ROME
National
By JOHN L. ALLEN JR.
A recent decree by a Vatican congregation removing the well-known founder of a religious order from active ministry could indicate how Pope Benedict XVI will handle the sexual abuse crisis.
The action also may provide some hint of how the Vatican could handle other high profile cases of a similar nature, including one involving the founder of the Legionaries of Christ, a worldwide religious order.
The Congregation for the Doctrine of the Faith issued the decree May 27 in the case of 73-year-old Italian Fr. Gino Burresi, founder of a religious order called the Congregation of the Servants of the Immaculate Heart of Mary. ...
The May 27 decree against Burresi is the culmination of a long ecclesiastical battle. Accusations of sexual misconduct with seminarians first emerged in June 1988, at which time Burresi was removed from San Vittorino and sent first to an Oblate residence in Austria, and then to Tuscany. The Oblates conducted a lengthy investigation. In the end, 11 accusations surfaced, though no canonical process against Burresi was launched. These accusations generally involved sexual contact between Burresi and young adult seminarians, not minors.

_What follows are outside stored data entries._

File: config.mk
export PLATFORM = sky130hd
export DESIGN_NAME = map_ram
export DESIGN_NICKNAME = d
export VERILOG_FILES = /design/src/hw/map_ram.sv
export SDC_FILE = /design/constraint.sdc
export NUM_CORES = 2
export LEC_CHECK = 0
export ABC_AREA = 1
export BUFFER_PORTS_ARGS = -buffer_cell sky130_fd_sc_hd__buf_2
export CORE_MARGIN = 3
export CORE_UTILIZATION = 40
export CTS_BUF_LIST = sky130_fd_sc_hd__clkbuf_8 sky130_fd_sc_hd__clkbuf_16
export DETAILED_ROUTE_END_ITERATION = 16
export GPL_TIMING_DRIVEN = 1
export HOLD_SLACK_MARGIN = 0.05
export PLACE_DENSITY_LB_ADDON = 0.12
export RECOVER_POWER = 25
export SYNTH_ARGS = -nofsm -noshare
export SYNTH_HDL_FRONTEND = slang
export SYNTH_SLANG_ARGS = --single-unit
File: constraint.sdc
create_clock -name clk -period 5.2 [get_ports clk]
set_input_delay 0.52 -clock clk [delete_from_list [all_inputs] [get_ports clk]]
set_output_delay 0.52 -clock clk [all_outputs]
set_load 0.01 [all_outputs]
File: src/hw/map_ram.sv
`timescale 1ns/10ps
`default_nettype none

//////////////////////////////////////////////////////////////////////
// Single-port map RAM
//////////////////////////////////////////////////////////////////////

// One address shared by read and write
// Write wins, read output holds during a write
module map_ram #(
   parameter type entry_t = logic [7:0],
   parameter int  AW      = 8,
   parameter int  DEPTH   = 256
) (
   input  logic          clk,
   input  logic          reset,
   input  logic [AW-1:0] addr,
   input  logic          rd_en,
   input  logic          wr_en,
   input  entry_t        wr_data,
   output entry_t        rd_data
);

   //////////////////////////////////////////////////////////////////////
   // Storage
   //////////////////////////////////////////////////////////////////////

   // Contents survive reset
   entry_t mem [0:DEPTH-1];

   //////////////////////////////////////////////////////////////////////
   // Write port
   //////////////////////////////////////////////////////////////////////

   // Strobe edge writes the entry
   always_ff @(posedge clk) begin
      if (wr_en) begin
         mem[addr] <= wr_data;
      end
   end

   //////////////////////////////////////////////////////////////////////
   // Registered read
   //////////////////////////////////////////////////////////////////////

   // Output register cleared on reset
   // Reads only in a cycle with no write
   // A read slot hit by a write keeps the old word
   always_ff @(posedge clk) begin
      if (reset) begin
         rd_data <= '0;
      end else if (rd_en && !wr_en) begin
         rd_data <= mem[addr];
      end
   end

endmodule

`default_nettype wire

==> metrics.md <==
| Metric | Value |
|---|---|
| Syn avg cell area | 11.0 um2 |
| Sequential area share after synthesis | 0.738 |
| Layout fillers | 19500 |
| DRC viols | 0 |
| Core area | 207000 um2 |
| Leading area contributor after synthesis | edfxtp_1 |
| CTS hold repair buffers | 0 |
| Reg2reg path depth | 14 |
| Clk buf depth | 3 |
| Vias in the first global route | 52500 |
| Total number of vias | 54000 |
| Hold_sp | wr_data[4] |
| CP bufs+invs | 2 |
| Die H | 463 um |
| Overall Global Routing Usage | 0.227 |
| Commonest non-fill, non-tap cell in the layout | nand2_1 |
| Top delay family on crit path | buffers and inverters |
| Starting Density | 0.403 |
| Final WL | 247 mm |
| Cell Area, Synth | 83500 um2 |
| Clock Pin Slew Worst Setup and Hold Paths | 60 ps |
| Main area contributors after synthesis | edfxtp_1 74%, nand2_1 18%, nor2_1 2.6% |
| Critical path's largest stage delay | 2000 ps |
| Failing checks | max-capacitance violations, max-slew violations |
| Hold-critical path depth | 1 |
| Ys Warns | 0 |
| Grt ovf | 0 |
| Worst vdd ir | 0.000338 V |
| Outcome | finished, violations left |
| Cell count after placement | 10100 |
| Initial antenna violation count | 10 |
| Hpwl dp | 137 mm |
| Largest net degree at the start of global routing | 155 |
| Setup TNS | 0 ps |
| Ports | 28 |
| Placer's final routability congestion estimate | 0.810 |
| Final period utilization | 0.627 |
| Startpoint types | input pin |
| TritonCTS clock tree | done |
| Global-route wire length before repair | 363 mm |
| Total CTS buffers | 218 |
| Cells after Synth | 7587 |
| Synth cell types | 20 |
| P&R area growth vs syn | 12.1% |
| Drt wl/cell | 23.4 um |
| Layout cells sized above 1 | 0.0618 |
| Root Buffer | clkbuf_16 |
| WHS Endpoint | mem[65][4]$_DFFE_PP_ |
| Row count | 167 |
| Reg-to-reg slack, setup | 2940 ps |
| Total Nets Final | 7582 |
| Most frequent cells in the layout | 4012 x nand2_1, 2048 x edfxtp_1, 578 x nor2_1 |
| Minimum clock period after layout | 3260 ps |
| Slew HR | -1.14 |
| Reg-to-reg endpoint | rd_data[3]$_SDFFE_PP0P_ |
| Final Hold Viols | 0 |
| Maxcap violations | 5 |
| Crit path launch | wr_data[2] |
| Fmax | 307 MHz |
| Iter 0 DRT Violations | 4888 |
| Top-area cell type share of the netlist area | 0.736 |
| Postcts setup bufs | 0 |
| Power Dens Cells | 376 nW/um2 |
| CP Cell Sequence | clkbuf_2, buf_4 |
| Arrival time at the worst endpoint | 3790 ps |
| Worst r2r src | mem[65][3]$_DFFE_PP_ |
| Worst Tran Pin Value | 3210 ps |
| Crit Path Class | input pin to flip-flop |
| Worst clock skew | 30.8 ps |
| Final ANT Viol Nets | 0 |
| Critical path endpoint category | flip-flop |
| Crit-path slowest cell | clkbuf_2 |
| Synth Register Bits | 2056 |
| HP Class | input pin to flip-flop |
| Clock latency on the worst-skew pair | 870 ps |
| Vias per cell | 5.13 |
| Htree depth | 4 |
| Post-cts sizing count | 0 |
| Drt first pass iters | 6 |
| Max Slew Vio Count | 559 |
| Die W | 463 um |
| Non-Filler Instances | 10500 |
| Setup-failing EPs final | 0 |
| Critical Path Fanout Max | 116 |
| Die ar. | 214000 um2 |
| Post-synthesis net count | 7607 |
| CP Data Required Time | 5730 ps |
| CTS Sinks | 2056 |
| Leakage | 35.2 nW |
| RSZ-0062 raised after global routing | false |
| Port bufs | 27 |
==> power by group <==
group,switching [W],internal [W]
logic,0.00155,0.000420
registers,0.0000211,0.0183
clock network,0.00649,0.00844
total,0.00806,0.0271
==> state kept, by name, summed over array words and instances (netlist names) <==
signal   flops
mem       2048
rd_data      8
==> metrics by stage <==
stage                     hold WS [ps]  instance area (um2)  total power (W)   util  setup WS, ps
after floorplan                    559                83500           0.0196      -          2710
after global placement             530                86900           0.0206  0.419          1280
after detailed placement           581                86900           0.0206  0.419          1330
after CTS                          144                93700           0.0355  0.452          2250
after global routing               180                93600           0.0363  0.452          1760
final                              186                93600           0.0352  0.452          1940
==> cell type report <==
class                      count  area (um2)  area share
clock buffer                 225        5610      0.0599
inverter                      42         183     0.00195
sequential                  2056       61700       0.658
clock inverter               179        1210      0.0129
antenna                        3        7.51   0.0000802
tap                         2788        3490      0.0373
multi-input combinational   5095       20000       0.213
timing repair buffer         149        1510      0.0162
==> kinds of logic after synthesis <==
group           synth area share
simple gates               0.223
buf+inv                   0.0232
flops                      0.738
compound gates            0.0152
==> how the worst max path moves through the flow <==
stage	to	slack (ps)	depth (start not counted)
3_3_place_gp	rd_data[0]$_SDFFE_PP0P_	1280	16
4_1_cts	rd_data[7]$_SDFFE_PP0P_	2250	16
6_report	mem[172][2]$_DFFE_PP_	1940	2
3_5_place_dp	rd_data[0]$_SDFFE_PP0P_	1330	16
5_1_grt	mem[200][2]$_DFFE_PP_	1760	2
2_1_floorplan	mem[181][0]$_DFFE_PP_	2710	9
==> layer usage <==
layer,track usage,routed length (um)
met1,0.321,110000
met2,0.371,116000
met3,0.0320,14000
met4,0.0600,6330
met5,0,47
==> cells in the mapped netlist, drive strengths merged <==
| cell | count |
|---|---|
| nor2 | 584 |
| buf | 239 |
| nand2 | 4024 |
| nand3 | 139 |
| edfxtp | 2048 |
| inv | 42 |
| clkbuf | 155 |
| dfxtp | 8 |
| nor3 | 2 |
| a22oi | 16 |
| o21ai | 124 |
| nand4 | 100 |
| a21oi | 106 |
==> worst reg2reg max path: cells and delay by family, from the launching register on <==
family,cells,cell delay (ps)
and+or+nand+nor,14,1770
DFF,1,360
Power figures use the tool's default switching activity.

Sexual misconduct, however, is not the primary charge. On May 10, 2002, a tribunal within the Congregation for the Doctrine of the Faith concluded a penal process against Burresi that had been launched in 1997, five years after his split with the Oblates. The process resulted in a decree signed by then-Cardinal Joseph Ratzinger and his secretary Tarcisio Bertone, today the cardinal of Genoa. That decree, similar to the one issued on May 27, was never applied because the criminal process on which it was based had been annulled by a 10-year statute of limitations in canon law.